`src/amd_consts.vh`:
```
// constants for the cpu addressing mode decoder
`ifndef AMD_CONSTS_VH
`define AMD_CONSTS_VH
// prefix bytes
`define PFX_SECOND_INDEX          8'h90
`define PFX_SECOND_INDEX_INDIRECT 8'h91
`define PFX_INDIRECT              8'h92
// addressing mode codes (17 modes)
`define AM_INH      5'h00
`define AM_IMM      5'h01
`define AM_DIR_S    5'h02
`define AM_DIR_L    5'h03
`define AM_IDX_0    5'h04
`define AM_IDX_S    5'h05
`define AM_IDX_L    5'h06
`define AM_IND_S    5'h07
`define AM_IND_L    5'h08
`define AM_INDX_S   5'h09
`define AM_INDX_L   5'h0A
`define AM_REL_D    5'h0B
`define AM_REL_I    5'h0C
`define AM_BIT_D    5'h0D
`define AM_BIT_I    5'h0E
`define AM_BITR_D   5'h0F
`define AM_BITR_I   5'h10
// interrupt mask levels
`define MASK_LEVEL_SET   2'h3
`define MASK_LEVEL_CLEAR 2'h0
// opcodes of the two mask instructions
`define OP_MASK_SET   8'h9B
`define OP_MASK_CLEAR 8'h9A
`endif

```
`src/amd_mode_table.v`:
```
// opcode to addressing mode lookup
`timescale 1ns/10ps
`default_nettype none
`include "amd_consts.vh"
module amd_mode_table
(
  // opcode and prefix state
  input  wire [7:0] opcode_in,
  input  wire       pfx_ind_in,
  // decoded mode
  output reg  [4:0] mode_out,
  output reg        rmw_out
);
  // ****************************************
  // mode decode by opcode column (high nibble)
  // ****************************************
  // mode from high nibble; prefix turns direct/offset-indexed into indirect forms, no-offset indexed stays
  always @*
  begin
    mode_out = `AM_INH;
    rmw_out  = 1'b0;
    case (opcode_in[7:4])
      4'h0: mode_out = pfx_ind_in ? `AM_BITR_I : `AM_BITR_D;
      4'h1:
      begin
        mode_out = pfx_ind_in ? `AM_BIT_I : `AM_BIT_D;
        rmw_out  = 1'b1;
      end
      4'h2: mode_out = pfx_ind_in ? `AM_REL_I : `AM_REL_D;
      4'h3:
      begin
        mode_out = pfx_ind_in ? `AM_IND_S : `AM_DIR_S;
        rmw_out  = 1'b1;
      end
      4'h4, 4'h5, 4'h8, 4'h9: mode_out = `AM_INH;
      4'h6:
      begin
        mode_out = pfx_ind_in ? `AM_INDX_S : `AM_IDX_S;
        rmw_out  = 1'b1;
      end
      4'h7:
      begin
        mode_out = `AM_IDX_0;
        rmw_out  = 1'b1;
      end
      4'hA: mode_out = `AM_IMM;
      4'hB: mode_out = pfx_ind_in ? `AM_IND_S : `AM_DIR_S;
      4'hC: mode_out = pfx_ind_in ? `AM_IND_L : `AM_DIR_L;
      4'hD: mode_out = pfx_ind_in ? `AM_INDX_L : `AM_IDX_L;
      4'hE: mode_out = pfx_ind_in ? `AM_INDX_S : `AM_IDX_S;
      4'hF: mode_out = `AM_IDX_0;
      default: mode_out = `AM_INH;
    endcase
  end
endmodule // amd_mode_table
`default_nettype wire

```
`src/cpu_addressing_mode_decoder.v`:
```
// fetch sequencer and effective address generator
`timescale 1ns/10ps
`default_nettype none
`include "amd_consts.vh"
module cpu_addressing_mode_decoder
(
  // clock and reset
  input  wire        clk_in,
  input  wire        nrst_in,
  // sequencer control
  input  wire        start_in,
  input  wire [15:0] pc_in,
  input  wire [7:0]  index_x_in,
  input  wire [7:0]  index_y_in,
  // memory bus
  output reg  [15:0] mem_addr_out,
  output wire        mem_rd_out,
  input  wire        mem_ack_in,
  input  wire [7:0]  mem_data_in,
  // results
  output reg         done_out,
  output reg  [4:0]  mode_out,
  output reg  [7:0]  opcode_out,
  output reg  [15:0] ea_out,
  output reg  [7:0]  operand_out,
  output reg  [15:0] next_pc_out,
  output reg  [2:0]  length_out,
  output reg         rmw_out,
  output reg  [1:0]  int_mask_out,
  output wire        busy_out
);
  // ****************************************
  // states
  // ****************************************
  localparam ST_IDLE  = 3'h0;
  localparam ST_OPC   = 3'h1;
  localparam ST_OPND  = 3'h2;
  localparam ST_PTR   = 3'h3;
  localparam ST_OFS   = 3'h4;
  localparam ST_DONE  = 3'h5;

  // ****************************************
  // registers
  // ****************************************
  // sequencer state, fetch pointer, prefixes, captured fields
  reg  [2:0]  state;
  reg  [15:0] fetch_pc;
  reg  [7:0]  opc;
  reg         pfx_y;
  reg         pfx_ind;
  reg         pfx_iy;
  reg  [1:0]  opnd_left;
  reg  [1:0]  ptr_left;
  reg  [15:0] word_acc;
  reg  [15:0] ptr_base;
  reg  [2:0]  len;
  reg  [4:0]  mode;
  reg         rmw;
  wire [4:0]  tbl_mode;
  wire        tbl_rmw;

  // ****************************************
  // bus strobes
  // ****************************************
  // a byte is wanted in every fetch state
  assign mem_rd_out = (state == ST_OPC) || (state == ST_OPND) ||
                      (state == ST_PTR) || (state == ST_OFS);
  assign busy_out   = (state != ST_IDLE);

  // ****************************************
  // mode table
  // ****************************************
  // opcode column lookup, prefix aware
  amd_mode_table u_table
  (
    .opcode_in  (mem_data_in),
    .pfx_ind_in (pfx_ind),
    .mode_out   (tbl_mode),
    .rmw_out    (tbl_rmw)
  );

  // ****************************************
  // per-mode operand byte counts
  // ****************************************
  // bytes after opcode, pointer bytes to read
  reg [1:0] n_opnd;
  reg [1:0] n_ptr;
  reg       uses_idx;
  always @*
  begin
    n_opnd   = 2'h0;
    n_ptr    = 2'h0;
    uses_idx = 1'b0;
    case (tbl_mode)
      `AM_INH:    n_opnd = 2'h0;
      `AM_IMM:    n_opnd = 2'h1;
      `AM_DIR_S:  n_opnd = 2'h1;
      `AM_DIR_L:  n_opnd = 2'h2;
      `AM_IDX_0:  uses_idx = 1'b1;
      `AM_IDX_S:
      begin
        n_opnd   = 2'h1;
        uses_idx = 1'b1;
      end
      `AM_IDX_L:
      begin
        n_opnd   = 2'h2;
        uses_idx = 1'b1;
      end
      `AM_IND_S:
      begin
        n_opnd = 2'h1;
        n_ptr  = 2'h1;
      end
      `AM_IND_L:
      begin
        n_opnd = 2'h1;
        n_ptr  = 2'h2;
      end
      `AM_INDX_S:
      begin
        n_opnd   = 2'h1;
        n_ptr    = 2'h1;
        uses_idx = 1'b1;
      end
      `AM_INDX_L:
      begin
        n_opnd   = 2'h1;
        n_ptr    = 2'h2;
        uses_idx = 1'b1;
      end
      `AM_REL_D:  n_opnd = 2'h1;
      `AM_REL_I:
      begin
        n_opnd = 2'h1;
        n_ptr  = 2'h1;
      end
      `AM_BIT_D:  n_opnd = 2'h1;
      `AM_BIT_I:
      begin
        n_opnd = 2'h1;
        n_ptr  = 2'h1;
      end
      `AM_BITR_D: n_opnd = 2'h2;
      `AM_BITR_I:
      begin
        n_opnd = 2'h2;
        n_ptr  = 2'h1;
      end
      default:    n_opnd = 2'h0;
    endcase
  end

  // selected index: prefix 90 or 91 selects second index
  wire [7:0] idx_sel = (pfx_y || pfx_iy) ? index_y_in : index_x_in;

  // ****************************************
  // sequencer
  // ****************************************
  // walks prefixes and opcode, operand bytes, pointer bytes, then publishes
  always @(posedge clk_in or negedge nrst_in)
  begin
    if (!nrst_in)
    begin
      state        <= ST_IDLE;
      fetch_pc     <= 16'h0000;
      opc          <= 8'h00;
      pfx_y        <= 1'b0;
      pfx_ind      <= 1'b0;
      pfx_iy       <= 1'b0;
      opnd_left    <= 2'h0;
      ptr_left     <= 2'h0;
      word_acc     <= 16'h0000;
      ptr_base     <= 16'h0000;
      len          <= 3'h0;
      mode         <= 5'h00;
      rmw          <= 1'b0;
      mem_addr_out <= 16'h0000;
      done_out     <= 1'b0;
      mode_out     <= 5'h00;
      opcode_out   <= 8'h00;
      ea_out       <= 16'h0000;
      operand_out  <= 8'h00;
      next_pc_out  <= 16'h0000;
      length_out   <= 3'h0;
      rmw_out      <= 1'b0;
      int_mask_out <= `MASK_LEVEL_SET;
    end
    else
    begin
      done_out <= 1'b0;
      case (state)
        // capture start address, clear prefixes
        ST_IDLE:
        begin
          if (start_in)
          begin
            fetch_pc     <= pc_in;
            mem_addr_out <= pc_in;
            pfx_y        <= 1'b0;
            pfx_ind      <= 1'b0;
            pfx_iy       <= 1'b0;
            len          <= 3'h0;
            word_acc     <= 16'h0000;
            state        <= ST_OPC;
          end
        end
        // prefix or opcode byte
        ST_OPC:
        begin
          if (mem_ack_in)
          begin
            fetch_pc     <= fetch_pc + 16'h0001;
            mem_addr_out <= fetch_pc + 16'h0001;
            len          <= len + 3'h1;
            if (mem_data_in == `PFX_SECOND_INDEX)
              pfx_y <= 1'b1;
            else if (mem_data_in == `PFX_INDIRECT)
              pfx_ind <= 1'b1;
            else if (mem_data_in == `PFX_SECOND_INDEX_INDIRECT)
            begin
              pfx_iy  <= 1'b1;
              pfx_ind <= 1'b1;
            end
            else
            begin
              opc       <= mem_data_in;
              mode      <= tbl_mode;
              rmw       <= tbl_rmw;
              opnd_left <= n_opnd;
              ptr_left  <= n_ptr;
              // no-offset indexed: index alone is the address
              ptr_base  <= uses_idx ? {8'h00, idx_sel} : 16'h0000;
              if (mem_data_in == `OP_MASK_SET)
                int_mask_out <= `MASK_LEVEL_SET;
              else if (mem_data_in == `OP_MASK_CLEAR)
                int_mask_out <= `MASK_LEVEL_CLEAR;
              state <= (n_opnd == 2'h0) ? ST_DONE : ST_OPND;
            end
          end
        end
        ST_OPND:
        begin
          if (mem_ack_in)
          begin
            fetch_pc     <= fetch_pc + 16'h0001;
            mem_addr_out <= fetch_pc + 16'h0001;
            len          <= len + 3'h1;
            // bit-relative: first byte is address, last is jump offset
            if ((mode == `AM_BITR_D || mode == `AM_BITR_I) && opnd_left == 2'h1)
              operand_out <= mem_data_in;
            else
              word_acc <= {word_acc[7:0], mem_data_in};
            if (mode == `AM_IMM || mode == `AM_REL_D)
              operand_out <= mem_data_in;
            opnd_left <= opnd_left - 2'h1;
            if (opnd_left == 2'h1)
            begin
              if (ptr_left != 2'h0)
              begin
                // pointer lives in page zero
                mem_addr_out <= {8'h00, ((mode == `AM_BITR_I) ? word_acc[7:0]
                                : mem_data_in)};
                state        <= ST_PTR;
              end
              else
                state <= ST_DONE;
            end
          end
        end
        // pointer bytes from page zero, high byte first
        ST_PTR:
        begin
          if (mem_ack_in)
          begin
            word_acc     <= {word_acc[7:0], mem_data_in};
            mem_addr_out <= mem_addr_out + 16'h0001;
            ptr_left     <= ptr_left - 2'h1;
            if (ptr_left == 2'h1)
            begin
              if (mode == `AM_REL_I)
                operand_out <= mem_data_in;
              state <= ST_DONE;
            end
          end
        end
        // publish results and effective address
        ST_DONE:
        begin
          done_out    <= 1'b1;
          mode_out    <= mode;
          opcode_out  <= opc;
          rmw_out     <= rmw;
          length_out  <= len;
          next_pc_out <= fetch_pc;
          case (mode)
            `AM_IDX_0:
              ea_out <= ptr_base;
            `AM_IDX_S, `AM_INDX_S:
              ea_out <= {8'h00, word_acc[7:0]} + {8'h00, idx_sel};
            `AM_IDX_L, `AM_INDX_L:
              ea_out <= word_acc + {8'h00, idx_sel};
            `AM_DIR_S, `AM_IND_S, `AM_BIT_D, `AM_BIT_I:
              ea_out <= {8'h00, word_acc[7:0]};
            `AM_DIR_L, `AM_IND_L:
              ea_out <= word_acc;
            `AM_BITR_D, `AM_BITR_I:
              ea_out <= {8'h00, word_acc[7:0]};
            `AM_REL_D, `AM_REL_I:
              ea_out <= fetch_pc + {{8{operand_out[7]}}, operand_out};
            default:
              ea_out <= 16'h0000;
          endcase
          state <= ST_IDLE;
        end
        default: state <= ST_IDLE;
      endcase
    end
  end
endmodule // cpu_addressing_mode_decoder
`default_nettype wire

```
`config.mk`:
```
export PLATFORM = sky130hd
export DESIGN_NAME = cpu_addressing_mode_decoder
export DESIGN_NICKNAME = d
export VERILOG_FILES = /design/src/amd_mode_table.v /design/src/cpu_addressing_mode_decoder.v
export VERILOG_INCLUDE_DIRS = /design/src
export SDC_FILE = /design/constraint.sdc
export NUM_CORES = 1
export LEC_CHECK = 0
export ABC_AREA = 1
export BUFFER_PORTS_ARGS = -buffer_cell sky130_fd_sc_hd__buf_4
export CAP_MARGIN = 10
export CORE_MARGIN = 4
export CORE_UTILIZATION = 40
export DETAILED_ROUTE_END_ITERATION = 6
export GPL_ROUTABILITY_DRIVEN = 0
export SETUP_SLACK_MARGIN = 0.15
export SYNTH_ARGS = -nofsm -noshare
export SYNTH_HDL_FRONTEND = slang
export SYNTH_SLANG_ARGS = --single-unit
```
`constraint.sdc`:
```
create_clock -name clk_in -period 4.1 [get_ports clk_in]
set_clock_uncertainty 0.15 [all_clocks]
set_input_delay 0.82 -clock clk_in [delete_from_list [all_inputs] [get_ports clk_in]]
set_output_delay 0.82 -clock clk_in [all_outputs]
set_load 0.01 [all_outputs]
```
# Yosys cells after proc, flatten, opt, wreduce, memory -nomap -nowiden
# Cells that the tools add are included.
[word_totals]
ff_bits = 151
in_bits = 44
output_inout_bits = 78
elab_cells = 236
[op_classes]
n_addsub = 8
eq_ne = 75
n_mux = 79
n_bitwise = 3
n_reduce_logical = 48
[ops]
columns = ["operator", "count"]
rows = [
  ["two-way mux 16 bit", 10],
  ["case mux 16 bit (6 select lines)", 1],
  ["== test 5 x 4 -> 1 bit, second input constant", 16],
  ["two-way mux 8 bit", 9],
  ["case mux 16 bit (4 select lines)", 1],
  ["case mux 5 bit (10 select lines)", 1],
  ["case mux 16 bit (3 select lines)", 1],
  ["two-way mux 3 bit", 15],
  ["== test 5 x 3 -> 1 bit, second input constant", 8],
  ["== test 8 bit, second input constant", 5],
  ["adder 16 x 1 -> 16 bit, second input constant", 2],
  ["== test 4 bit, second input constant", 8],
  ["case mux 16 bit (2 select lines)", 1],
  ["AND reduction 6 bit", 5],
  ["two-way mux 2 bit", 13],
  ["== test 5 x 2 -> 1 bit, second input constant", 4],
  ["AND reduction 5 bit", 4],
  ["OR reduction 2 bit", 9],
  ["adder 16 bit", 1],
  ["adder 16 x 8 -> 16 bit", 1],
  ["== test 4 x 3 -> 1 bit, second input constant", 4],
  ["!= test 2 bit, second input constant", 8],
  ["case mux 2 bit (2 select lines)", 4],
  ["case mux 8 bit (2 select lines)", 1],
  ["35 further kinds", 81],
]

# Logic depth before layout (Yosys ltp)
[depth]
depth_word = 13
ltp_mapped = 16
mapped_depth_nobuf = 16

# Modules after synthesis
# From an unflattened synthesis, not the netlist that was laid out.
[hier_totals]
hier_cells = 1360
area_unflattened_um2 = 9355.2
[modules_own_cells]
columns = ["mod", "n_inst", "cells_per_inst", "area_per_inst_um2", "seq_area_each_um2"]
rows = [
  ["cpu_addressing_mode_decoder", 1, 1304, 9081.2, 3554.7],
  ["amd_mode_table", 1, 56, 274.0, 0.0],
]

# Worst setup path before layout
# No wires, ideal clock.
[synth_timing]
path_kind = "in2reg"
from = "in index_y_in[1]"
to = "reg ea_out[12]"
arrival_ns = 2.574
path_slack_ns = 1.259
cell_stages = 14
path_buffers = 0
cell_sequence = "inv_1 -> o21ai_0 -> inv_1 -> fa_1 -> o21ai_0 -> nand2_1 -> nand3_1 -> nand3_1 -> o21ai_0 -> o21ai_0 -> nand2_1 -> nand2_1 -> nand2_1 -> nand2_1"
[synth_via]
elab_chain_len = 3
[synth_lines]
columns = ["item", "line", "text"]
rows = [
  ["start: declaration", "cpu_addressing_mode_decoder.v:14", "input wire [7:0] index_y_in,"],
  ["two-way mux 8 bit", "cpu_addressing_mode_decoder.v:155", "wire [7:0] idx_sel = (pfx_y || pfx_iy) ? index_y_in : index_x_in;"],
  ["adder 16 x 8 -> 16 bit", "cpu_addressing_mode_decoder.v:302", "ea_out <= word_acc + {8'h00, idx_sel};"],
  ["case mux 16 bit (6 select lines)", "cpu_addressing_mode_decoder.v:296", "case (mode)"],
  ["end signal: assignment", "cpu_addressing_mode_decoder.v:298", "ea_out <= ptr_base;"],
  ["end signal: assignment", "cpu_addressing_mode_decoder.v:302", ""],
  ["end signal: assignment", "cpu_addressing_mode_decoder.v:304", "ea_out <= {8'h00, word_acc[7:0]};"],
  ["end: declaration", "cpu_addressing_mode_decoder.v:24", "output reg [15:0] ea_out,"],
]
# Every way passes these cells.
# A chain may end at the register's enable or synchronous reset.

# Worst setup path after layout
[layout_timing]
from = "reg pfx_iy"
to = "reg ea_out[12]"
[layout_via]
elab_chain_len = 4
[layout_lines]
columns = ["item", "line", "text"]
rows = [
  ["start: declaration", "cpu_addressing_mode_decoder.v:51", "reg pfx_iy;"],
  ["start signal: assignment", "cpu_addressing_mode_decoder.v:170", "pfx_iy <= 1'b0;"],
  ["start signal: assignment", "cpu_addressing_mode_decoder.v:202", "pfx_iy <= 1'b0;"],
  ["start signal: assignment", "cpu_addressing_mode_decoder.v:222", "pfx_iy <= 1'b1;"],
  ["logical OR 1 bit", "cpu_addressing_mode_decoder.v:155", ""],
  ["two-way mux 8 bit", "cpu_addressing_mode_decoder.v:155", ""],
  ["adder 16 x 8 -> 16 bit", "cpu_addressing_mode_decoder.v:302", ""],
  ["case mux 16 bit (6 select lines)", "cpu_addressing_mode_decoder.v:296", ""],
]
# Every way passes these cells.

==> flow_summary.json <==
{
  "nets": 1390,
  "drc": 0,
  "synth_flop_cell": "dfrtp_1",
  "vias": 8664,
  "core_sq_um": 21300,
  "numCtsBuffers": 17,
  "fin_area_sq_um": 10600,
  "multi_input_area_sq_um": 4560,
  "clockBufferDepth": 2,
  "std_cell_rows": 53,
  "crit_path_start": "pfx_iy",
  "viasPerCell": 5.40,
  "whs_ps": 189,
  "wl_per_cell_um": 17.1,
  "die_w_um": 156,
  "seqCellArea_sq_um": 3550,
  "critical_path_required_ps": 4270,
  "synth_top_family_by_area": "simple AND/OR/NAND/NOR gates",
  "worstSetupEndpointType": "register",
  "avgSynthCellArea_sq_um": 7.31,
  "yosysTopAreaCell": "dfrtp_1",
  "cts-root-buf": "clkbuf_16",
  "worstRegToRegCells": 16,
  "cpMostUsedCell": "nand2_1",
  "synth_enable_flop_cells": 0,
  "hold_buffers": 0,
  "p_seq_frac": 0.298,
  "p_int_mw": 4.59,
  "hold_path_class": "primary input to asynchronous set/reset pin",
  "pin_count": 122,
  "clock-sinks": 142,
  "io_buffer_count": 121,
  "synth_top_area_share": 0.404,
  "power_switching_mw": 3.98,
  "htreeDepth": 4,
  "die_h_um": 156,
  "synthArstFlopShare": 1.00,
  "startpoint_type": "register",
  "rsz0062_at_grt": "no",
  "synthMuxAreaShare": 0.00902,
  "p_leak_nw": 5.37,
  "synth-compound-area-share": 0.179,
  "syn_nets": 1270,
  "dp_hpwl_mm": 21.1,
  "ant_nets": 0,
  "critPathKind": "register to register",
  "antenna_found_initial": 0,
  "clkTransAtPathRegs_ps": 70,
  "maxCapViolCount": 0,
  "synth-seq-cells": 142,
  "synth_area_leaders": "dfrtp_1 (40%), nand2_1 (15%), o21ai_0 (6.4%), nand3_1 (5.3%), inv_1 (5.3%)",
  "cp_cell_sequence": "nor2_1, buf_4, mux2_2, ha_1, inv_1, fa_1, o21ai_0, nand2_1, nand3_1, nand3_1, o21ai_0, o21ai_0, nand2_1, nand2_1, nand2_1, nand2_1",
  "reg2reg_from": "pfx_iy",
  "final_max_slew_viol_count": 0,
  "routed_wl_mm": 27.4,
  "synth_fa_ha_area_frac": 0.0461,
  "cts_tree": "yes",
  "start_util": 0.411,
  "synth-simple-area-share": 0.278,
  "cts_setup_buffers": 0,
  "tightest_slew_ps": 1140,
  "path_max_fanout": 9,
  "synth_xor_area_frac": 0.00902,
  "grt_pass1_vias": 8159,
  "arrival_ps": 3230,
  "r2r_slack_ps": 1040,
  "final_hold_viol_count": 0,
  "tns_ps": 0,
  "relSlewSlack": 0.237,
  "fin_crit_ps": 3060,
  "synth_top_cells_by_count": "nand2_1 (350), dfrtp_1 (141), inv_1 (123)",
  "first_iter_violations": 811,
  "grt_pass1_wl_mm": 43.9,
  "switching_share": 0.464,
  "total_power_mw": 8.57,
  "worstReg2RegEnd": "ea_out[12]",
  "dieArea_sq_um": 24300,
  "synth_cell_types": 45,
  "period_share": 0.746,
  "drive_above_1_share": 0.152,
  "combPwrFrac": 0.505,
  "syn_inst": 1195,
  "syn_area_sq_um": 8740,
  "antennaDiodeCount": 0,
  "fmax_mhz": 327,
  "grt_max_degree": 61,
  "vdd_ir_drop_max_v": 0.000334,
  "fin_util": 0.498,
  "slowest_stage": "fa_1",
  "area_growth_pct": 21.2,
  "clock_latency_ps": 430,
  "setup_viol": 0,
  "status": "completed",
  "slowest_delay_ps": 410,
  "yosysMostFrequentCell": "nand2_1",
  "first_pass_iters": 6,
  "fillers": 2135,
  "clock_power_share": 0.197,
  "post_cts_resized": 0,
  "ys_seq_area_frac": 0.407,
  "powerDensity_nw_per_um2": 809,
  "post_dp_cell_area_sq_um": 9960,
  "overflow": 0,
  "track_usage": 0.228,
  "yosysWarnings": 0
}
routing by layer:
metal / share of wire / wire length [um] / vias to the layer above / global-route usage
met5: 0 / 0 / - / 0
met4: 0.025 / 684 / 0 / 0.0759
met3: 0.061 / 1670 / 48 / 0.0374
met2: 0.44 / 12100 / 295 / 0.342
met1: 0.47 / 13000 / 4032 / 0.336
li1: - / - / 4289 / -
flip-flops by register name, indices dropped and copies added, names as in the netlist, 2 cells and up:
signal and flops:
ptr_base 8, opc 8, length_out 3, operand_out 8
ptr_left 2, ea_out 16, mode_out 5, word_acc 16
mode 5, opnd_left 2, mem_addr_out 16, fetch_pc 16
len 3, state 3, opcode_out 8, next_pc_out 16
placed cells by master, fill, tap and decap left out, drive strengths merged, types with 6 or more instances in the layout:
master and n:
nor4 6, buf 131, inv 142, mux2 7, o22ai 18, or2 9
xor2 8, a21oi 59, a22oi 7, nand2 354, nor2 80, dfrtp 141
nand3 93, nand4 17, clkbuf 18, o211ai 21, o221ai 14, o21ai 124
ha 29, nor3 13
worst max path at each step:
stage,end,slack [ps],cells past startpoint
finish,ea_out[12],1040,16
global route,ea_out[14],780,16
CTS,ea_out[12],1080,16
detailed placement,ea_out[12],790,15
global placement,ea_out[12],860,15
floorplan,ea_out[12],1260,14
per-stage QoR:
stage               setup WS [ps]  cells
floorplan                    1260   1195
global placement              856   1571
detailed placement            788   1571
CTS                          1080   1603
global route                  778   1603
finish                       1040   1603
critical path: cells and delay by family, from the launching register on:
| kind | cells | cell delay (ps) |
|---|---|---|
| AND/OR/NAND/NOR | 8 | 790 |
| buffers and inverters | 2 | 250 |
| AO/OA/AOI/OAI | 3 | 600 |
| multiplexers | 1 | 190 |
| adder cells (fa/ha/maj) | 2 | 570 |
| flip-flops | 1 | 390 |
+++++
→ **To do**:
Could you return the lines in the entries above that contain "placement"?

→ **Response area**:
detailed placement,ea_out[12],790,15
global placement,ea_out[12],860,15
global placement              856   1571
detailed placement            788   1571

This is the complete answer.